Started 10 years ago, South Africa’s shack dwellers movement Abahlali baseMjondolo has mounted a remarkable struggle – often at a terrible cost - to protect and promote the rights of impoverished people in the towns. This inspirational story shows what poor people can achieve when they organise themselves. The Abahlali baseMjondolo movement was formed in the Kennedy Road shack settlement in Clare Estate in Durban in 2005. It was formed to fight for, protect, promote and advance the interests and dignity of shack dwellers and other impoverished people in South Africa. At the time of the movement’s formation Kennedy Road was facing eviction. The conditions were very bad in the settlement due to the lack of infrastructure. At the time the government had a policy of ‘eradicating slums’ and promised that there would be no more ‘slums’ by 2014. However the process left some people homeless and others would be taken to tiny and badly made ‘houses’ far outside of the cities. So the Abahlali baseMjondolo movement successfully organised to stop the evictions and the ‘slum eradication’ program. They organised clean ups and brought ’Operation Khanyisa” (self-connection to electricity) which started in Soweto to Durban. Abahlali aims to build the power of the impoverished from below. However they write that they have faced serious repression in their struggle and that basic rights, like the right to protest, have been denied to them. They reject that others should speak for them and that municipalities should work with people in shack settlements to plan participatory upgrades so that the impoverished can live a dignified life.

ZimVAC Rapid Assessment Report
Government of Zimbabwe Food and Nutrition Council, Zimbabwe Vulnerability Assessment Committee: Food Security Cluster, April 2016

In response to the advent of the El Nino phenomena which has resulted in the country experiencing long dry spells, the ZimVAC undertook a rapid assessment focussing on updating the ZimVAC May 2015 results. The process followed a 3 pronged approach which were, a review of existing food and nutrition secondary data, qualitative district Focus Group Discussions (FGDs) and for other variables a quantitative household survey which in most cases are representative at provincial and national level.
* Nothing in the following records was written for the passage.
From an optimization exercise on the open Yosys and OpenROAD flow, aimed at small area and a short achievable clock period; shortcuts taken in it are not production practice.
The RTL was checked by simulation tests, not by an equivalence proof against the original design.
Power figures rest on the tool's default switching activity, not on a simulated workload.

`flow/flow/run.sh`:
```
#!/bin/bash
# Standard ORFS layout; only the clock tree synthesis arguments differ:
# larger sink clusters and no dummy loads.
set -euo pipefail
export CTS_ARGS="-sink_clustering_enable -repair_clock_nets -dont_use_dummy_load -sink_clustering_size 30 -sink_clustering_max_diameter 60"
bash standard.sh > standard.log 2>&1
```
`flow/constraint.sdc`:
```
create_clock -name core_clock -period 7.5 [get_ports {clk}]
set_input_delay 1.5000 -clock core_clock [delete_from_list [all_inputs] [get_ports {clk}]]
set_output_delay 1.5000 -clock core_clock [all_outputs]
set_load 0.01 [all_outputs]
```
`flow/config.mk`:
```
export PLATFORM = sky130hd
export DESIGN_NAME = mic_pdm_core
export DESIGN_NICKNAME = mic_pdm_core
export VERILOG_FILES = /design/flow/design.v
export SDC_FILE = /design/flow/constraint.sdc
export NUM_CORES = 4
export LEC_CHECK = 0
export CAP_MARGIN = 20
export CORE_MARGIN = 2
export CORE_UTILIZATION = 70
export SETUP_SLACK_MARGIN = 4.1
export SLEW_MARGIN = 20
export SYNTH_HIERARCHICAL = 1
export SYNTH_MINIMUM_KEEP_SIZE = 0
```
`flow/design.v`:
```
module mic_pdm_core #(
  parameter int CLK_DIV = 4,
  parameter int DECIM   = 128,
  parameter int FIFO_AW = 9
) (
  input  logic        clk,
  input  logic        reset,
  input  logic        cs,
  input  logic        read,
  input  logic        write,
  input  logic [4:0]  addr,
  input  logic [31:0] wr_data,
  output logic [31:0] rd_data,
  output logic        mic_clk,
  input  logic        mic_data,
  output logic        mic_lrsel
);
  localparam int W     = $clog2(DECIM + 1);
  localparam int BW    = $clog2(DECIM);
  localparam int DW    = $clog2(CLK_DIV);
  localparam int DEPTH = 2 ** FIFO_AW;
  localparam int CW    = FIFO_AW + 1;
  localparam int GAW   = FIFO_AW - 2;          
  localparam int NG    = 2 ** GAW;             
  localparam int CODEW = 29;                   
  localparam int TB    = 3;                    
  localparam int NTAP  = NG >> TB;
  localparam int QG    = 3;                    
  localparam logic [DW-1:0] DIV_LAST = DW'(CLK_DIV - 1);
  localparam logic [BW-1:0] BIT_LAST = BW'(DECIM - 1);
  logic          en;
  logic          clk_q;
  logic [DW-1:0] div;
  logic          sync1;
  logic          sync2;
  logic [BW-1:0] bit_cnt;
  logic [W-1:0]  ones_cnt;
  logic               ovf;
  logic [CW-1:0]      count;
  logic               empty_q;   
  logic               full_q;    
  logic               c1_q, c2_q, c3_q;    
  logic [FIFO_AW-1:0] tidx;      
  logic [FIFO_AW-1:0] xidx;      
  logic [GAW-1:0]     ph;        
  logic [W-1:0]       stage_q [4];         
  logic [W-1:0]       h0_q;      
  logic [W-1:0]       h1_q;      
  logic [CODEW-1:0]   ring [NG];
  logic [CODEW-1:0]   gq [QG];   
  logic [1:0]         gwp, grp;  
  logic [1:0]         gcnt;      
  logic               g_empty, g_full;
  logic [GAW-1:0]     fpos;      
  logic               at_tap;    
  logic [GAW:0]       na;        
  logic               na_eq1, na_ge2;
  logic         sel_w;
  logic         pop_req;
  logic         ctl_wr;
  logic         clr_fifo;
  logic         clr_ovf;
  logic         wrap;
  logic         capture;
  logic         push;
  logic [W-1:0] sample;
  logic         do_pop;
  logic         do_push;
  logic         ovf_evt;
  logic         inc_c, dec_c;
  logic         complete;
  logic         newgrp;
  logic         ins;
  logic [CODEW-1:0] stage_code;
  logic [CODEW-1:0] tap_code;
  logic         fetch_ring, fetch_stage, fetch;
  logic         xcross, deq, fadv;
  logic         inc_na, dec_na, inc_g, dec_g;
  logic [W-1:0] qval;
  logic [W-1:0] third;
  logic         unused;
  function automatic logic [CODEW-1:0] enc(input logic [W-1:0] v0, input logic [W-1:0] v1,
                                           input logic [W-1:0] v2, input logic [W-1:0] v3);
    logic [3:0] m;
    logic       any;
    logic       mv1, mv2, mv3;
    m   = {v3[7], v2[7], v1[7], v0[7]};
    any = |m;
    mv1 = any & ~m[0] & m[1];
    mv2 = any & ~m[0] & ~m[1] & m[2];
    mv3 = any & ~m[0] & ~m[1] & ~m[2];
    enc = {any,
           mv3 ? v0[6:0] : v3[6:0],
           mv2 ? v0[6:0] : v2[6:0],
           mv1 ? v0[6:0] : v1[6:0],
           any ? {3'b000, m} : v0[6:0]};
  endfunction
  function automatic logic [W-1:0] dec(input logic [CODEW-1:0] c, input logic [1:0] lane);
    logic       any;
    logic [3:0] m;
    logic [6:0] f0;
    any = c[28];
    m   = c[3:0];
    if (lane == 2'd0) begin
      if (!any)      f0 = c[6:0];
      else if (m[1]) f0 = c[13:7];
      else if (m[2]) f0 = c[20:14];
      else           f0 = c[27:21];
      dec = (any & m[0]) ? 8'd128 : {1'b0, f0};
    end else begin
      dec = (any & m[lane]) ? 8'd128 : {1'b0, c[7*lane +: 7]};
    end
  endfunction
  assign unused    = &{1'b0, read, addr[4:2], wr_data[31:3]};
  assign mic_lrsel = 1'b0;
  assign mic_clk   = clk_q;
  assign sel_w    = cs & write;
  assign pop_req  = sel_w & (addr[1:0] == 2'd2);
  assign ctl_wr   = sel_w & (addr[1:0] == 2'd3);
  assign clr_fifo = ctl_wr & wr_data[1];
  assign clr_ovf  = ctl_wr & wr_data[2];
  always_ff @(posedge clk or posedge reset) begin
    if (reset) begin
      en <= 1'b0;
    end else if (ctl_wr) begin
      en <= wr_data[0];
    end
  end
  assign wrap    = en && (div == DIV_LAST);
  assign capture = wrap && clk_q;
  always_ff @(posedge clk or posedge reset) begin
    if (reset) begin
      div   <= '0;
      clk_q <= 1'b0;
    end else if (!en) begin
      div   <= '0;
      clk_q <= 1'b0;
    end else begin
      div <= div + DW'(1);
      if (wrap) clk_q <= ~clk_q;
    end
  end
  always_ff @(posedge clk or posedge reset) begin
    if (reset) begin
      sync1 <= 1'b0;
      sync2 <= 1'b0;
    end else begin
      sync1 <= mic_data;
      sync2 <= sync1;
    end
  end
  assign push   = capture && (bit_cnt == BIT_LAST);
  assign sample = ones_cnt + W'(sync2);
  always_ff @(posedge clk or posedge reset) begin
    if (reset) begin
      bit_cnt  <= '0;
      ones_cnt <= '0;
    end else if (!en) begin
      bit_cnt  <= '0;
      ones_cnt <= '0;
    end else if (capture) begin
      bit_cnt <= bit_cnt + BW'(1);
      if (bit_cnt == BIT_LAST) begin
        ones_cnt <= '0;
      end else begin
        ones_cnt <= sample;
      end
    end
  end
  assign do_pop  = pop_req & ~empty_q;
  assign do_push = push & (~full_q | do_pop);
  assign ovf_evt = push & full_q & ~do_pop;
  assign inc_c = do_push & ~do_pop;
  assign dec_c = do_pop & ~do_push;
  always_ff @(posedge clk or posedge reset) begin
    if (reset) begin
      count   <= '0;
      empty_q <= 1'b1;
      full_q  <= 1'b0;
      c1_q    <= 1'b0;
      c2_q    <= 1'b0;
      c3_q    <= 1'b0;
    end else if (clr_fifo) begin
      count   <= '0;
      empty_q <= 1'b1;
      full_q  <= 1'b0;
      c1_q    <= 1'b0;
      c2_q    <= 1'b0;
      c3_q    <= 1'b0;
    end else if (inc_c) begin
      count   <= count + CW'(1);
      empty_q <= 1'b0;
      full_q  <= (count == CW'(DEPTH - 1));
      c1_q    <= empty_q;
      c2_q    <= c1_q;
      c3_q    <= c2_q;
    end else if (dec_c) begin
      count   <= count - CW'(1);
      empty_q <= c1_q;
      full_q  <= 1'b0;
      c1_q    <= c2_q;
      c2_q    <= c3_q;
      c3_q    <= (count == CW'(4));
    end
  end
  assign complete = (tidx[1:0] == 2'd3);
  assign newgrp   = do_push & complete;
  always_ff @(posedge clk or posedge reset) begin
    if (reset) begin
      tidx <= '1;
      xidx <= FIFO_AW'(2);
      ph   <= '0;
    end else if (clr_fifo) begin
      tidx <= '1;
      xidx <= FIFO_AW'(2);
      ph   <= '0;
    end else begin
      if (do_push) tidx <= tidx + FIFO_AW'(1);
      if (do_pop)  xidx <= xidx + FIFO_AW'(1);
      ph <= ph + GAW'(1);
    end
  end
  always_ff @(posedge clk) begin
    for (int l = 0; l < 4; l++) begin
      if (do_push && (tidx[1:0] == 2'(l - 1))) stage_q[l] <= sample;
    end
  end
  assign stage_code = enc(stage_q[0], stage_q[1], stage_q[2], stage_q[3]);
  assign ins = complete & (ph == tidx[FIFO_AW-1:2]);
  always_ff @(posedge clk) begin
    ring[NG-1] <= ins ? stage_code : ring[0];
    for (int p = 0; p < NG - 1; p++) ring[p] <= ring[p+1];
  end
  assign xcross      = do_pop & (xidx[1:0] == 2'd3);
  assign fetch_ring  = na_ge2 & at_tap;
  assign fetch_stage = na_eq1 & complete;
  assign fetch       = (fetch_ring | fetch_stage) & (~g_full | xcross) & ~clr_fifo;
  assign deq         = xcross & (~g_empty | fetch);
  assign fadv        = fetch | (xcross & g_empty);
  assign tap_code    = ring[(2 ** TB) * fpos[GAW-1:TB]];
  assign inc_na      = newgrp & ~fadv;
  assign dec_na      = fadv & ~newgrp;
  assign inc_g       = fetch & ~deq;
  assign dec_g       = deq & ~fetch;
  always_ff @(posedge clk) begin
    if (fetch) gq[gwp] <= na_ge2 ? tap_code : stage_code;
  end
  always_ff @(posedge clk or posedge reset) begin
    if (reset) begin
      gwp    <= '0;
      grp    <= '0;
      fpos   <= '0;
      at_tap <= 1'b1;
    end else if (clr_fifo) begin
      gwp    <= '0;
      grp    <= '0;
      fpos   <= '0;
      at_tap <= 1'b1;
    end else begin
      if (fetch) gwp <= (gwp == 2'(QG - 1)) ? 2'd0 : gwp + 2'd1;
      if (deq)   grp <= (grp == 2'(QG - 1)) ? 2'd0 : grp + 2'd1;
      if (!fadv) begin
        fpos   <= fpos - GAW'(1);
        at_tap <= (fpos[TB-1:0] == TB'(1));
      end
    end
  end
  always_ff @(posedge clk or posedge reset) begin
    if (reset) begin
      gcnt    <= '0;
      g_empty <= 1'b1;
      g_full  <= 1'b0;
    end else if (clr_fifo) begin
      gcnt    <= '0;
      g_empty <= 1'b1;
      g_full  <= 1'b0;
    end else if (inc_g) begin
      gcnt    <= gcnt + 2'd1;
      g_empty <= 1'b0;
      g_full  <= (gcnt == 2'(QG - 1));
    end else if (dec_g) begin
      gcnt    <= gcnt - 2'd1;
      g_empty <= (gcnt == 2'd1);
      g_full  <= 1'b0;
    end
  end
  always_ff @(posedge clk or posedge reset) begin
    if (reset) begin
      na     <= '0;
      na_eq1 <= 1'b0;
      na_ge2 <= 1'b0;
    end else if (clr_fifo) begin
      na     <= '0;
      na_eq1 <= 1'b0;
      na_ge2 <= 1'b0;
    end else if (inc_na) begin
      na     <= na + (GAW+1)'(1);
      na_eq1 <= (na == '0);
      na_ge2 <= na_ge2 | na_eq1;
    end else if (dec_na) begin
      na     <= na - (GAW+1)'(1);
      na_eq1 <= (na == (GAW+1)'(2));
      na_ge2 <= na_ge2 & (na != (GAW+1)'(2));
    end
  end
  assign qval  = dec(gq[grp], xidx[1:0]);
  assign third = g_empty ? stage_q[xidx[1:0]] : qval;
  always_ff @(posedge clk or posedge reset) begin
    if (reset) begin
      h0_q <= '0;
    end else if (clr_fifo) begin
      h0_q <= '0;
    end else if (do_pop) begin
      if (c1_q) h0_q <= do_push ? sample : '0;
      else      h0_q <= h1_q;
    end else if (do_push && empty_q) begin
      h0_q <= sample;
    end
  end
  always_ff @(posedge clk) begin
    if (do_pop) begin
      h1_q <= (c2_q & do_push) ? sample : third;
    end else if (do_push && (empty_q | c1_q)) begin
      h1_q <= sample;
    end
  end
  always_ff @(posedge clk or posedge reset) begin
    if (reset) begin
      ovf <= 1'b0;
    end else if (ovf_evt) begin
      ovf <= 1'b1;
    end else if (clr_ovf) begin
      ovf <= 1'b0;
    end
  end
  mic_pdm_rd_b0 u_rd0 (
    .a0(addr[0]), .a1(addr[1]), .h(h0_q[0]), .s(empty_q), .e(en), .y(rd_data[0])
  );
  mic_pdm_rd_lo u_rd1 (.a0(addr[0]), .a1(addr[1]), .h(h0_q[1]), .s(full_q), .y(rd_data[1]));
  mic_pdm_rd_lo u_rd2 (.a0(addr[0]), .a1(addr[1]), .h(h0_q[2]), .s(ovf),    .y(rd_data[2]));
  mic_pdm_rd_lo u_rd3 (.a0(addr[0]), .a1(addr[1]), .h(h0_q[3]), .s(en),     .y(rd_data[3]));
  for (genvar k = 4; k < W; k++) begin : g_rdh
    mic_pdm_rd_head u_rd (.a0(addr[0]), .a1(addr[1]), .d(h0_q[k]), .y(rd_data[k]));
  end
  for (genvar k = 0; k < CW; k++) begin : g_rdc
    mic_pdm_rd_cnt u_rd (.a0(addr[0]), .a1(addr[1]), .d(count[k]), .y(rd_data[8+k]));
  end
  assign rd_data[31:8+CW] = '0;
endmodule
module mic_pdm_rd_b0 (
  input  logic a0,
  input  logic a1,
  input  logic h,
  input  logic s,
  input  logic e,
  output logic y
);
  assign y = a1 ? e : (a0 ? s : h);
endmodule
module mic_pdm_rd_lo (
  input  logic a0,
  input  logic a1,
  input  logic h,
  input  logic s,
  output logic y
);
  assign y = ~a1 & (a0 ? s : h);
endmodule
module mic_pdm_rd_head (
  input  logic a0,
  input  logic a1,
  input  logic d,
  output logic y
);
  assign y = d & ~a0 & ~a1;
endmodule
module mic_pdm_rd_cnt (
  input  logic a0,
  input  logic a1,
  input  logic d,
  output logic y
);
  assign y = d & a0 & ~a1;
endmodule
```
This report provides a summation of the results for the 3 processes undertaken. The report concludes that there is an urgent need to strengthen and expand current livestock support programmes to prevent further deterioration of livestock condition and deaths; to implement a Drought Relief Policy and Food Deficit Mitigation Strategy through multi-sectoral participation of all relevant Government structures, and to adopt registration, distribution and monitoring strategies that are inclusive. Gender based violence cases were found to be on the increase in most districts, while noting that this may be attributable to an increase in awareness and reporting and not necessarily to an increase in incidents.

Millions of Malawians hungry as food crisis deepens
Henderson P: Pambuzuka News, 16 June 2016

The author reports that Almost four million Malawians are battling severe famine due to poor or no harvests because of the effect of El Nino, which last year affected most of the country’s southern and northern regions, and that this could double by the end of the year. The number of hungry people is expected to rise to eight million by December 2016 and this is exactly half of the population. Torrential rains in the north aggravated the already dramatic situations, and in February a state of emergency was declared. In the meantime food prices continue to rise as Malawi’s Kwacha continues to lose value, forcing the poorest families to further reduce their already precarious daily meals, or to sell goods in order to make ends meet. According to a report by World Food Program (WFP) of May, 2016, in most parts in Southern Africa harvesting was underway, temporarily alleviating some market pressure and allowing for food price improvements in pockets of the region as people consume their own production. The report, however, states that, crop expectations remain poor following one of the driest seasons in 35 years with seasonal rainfall deficits experienced throughout the region, particularly in central and southern Malawi.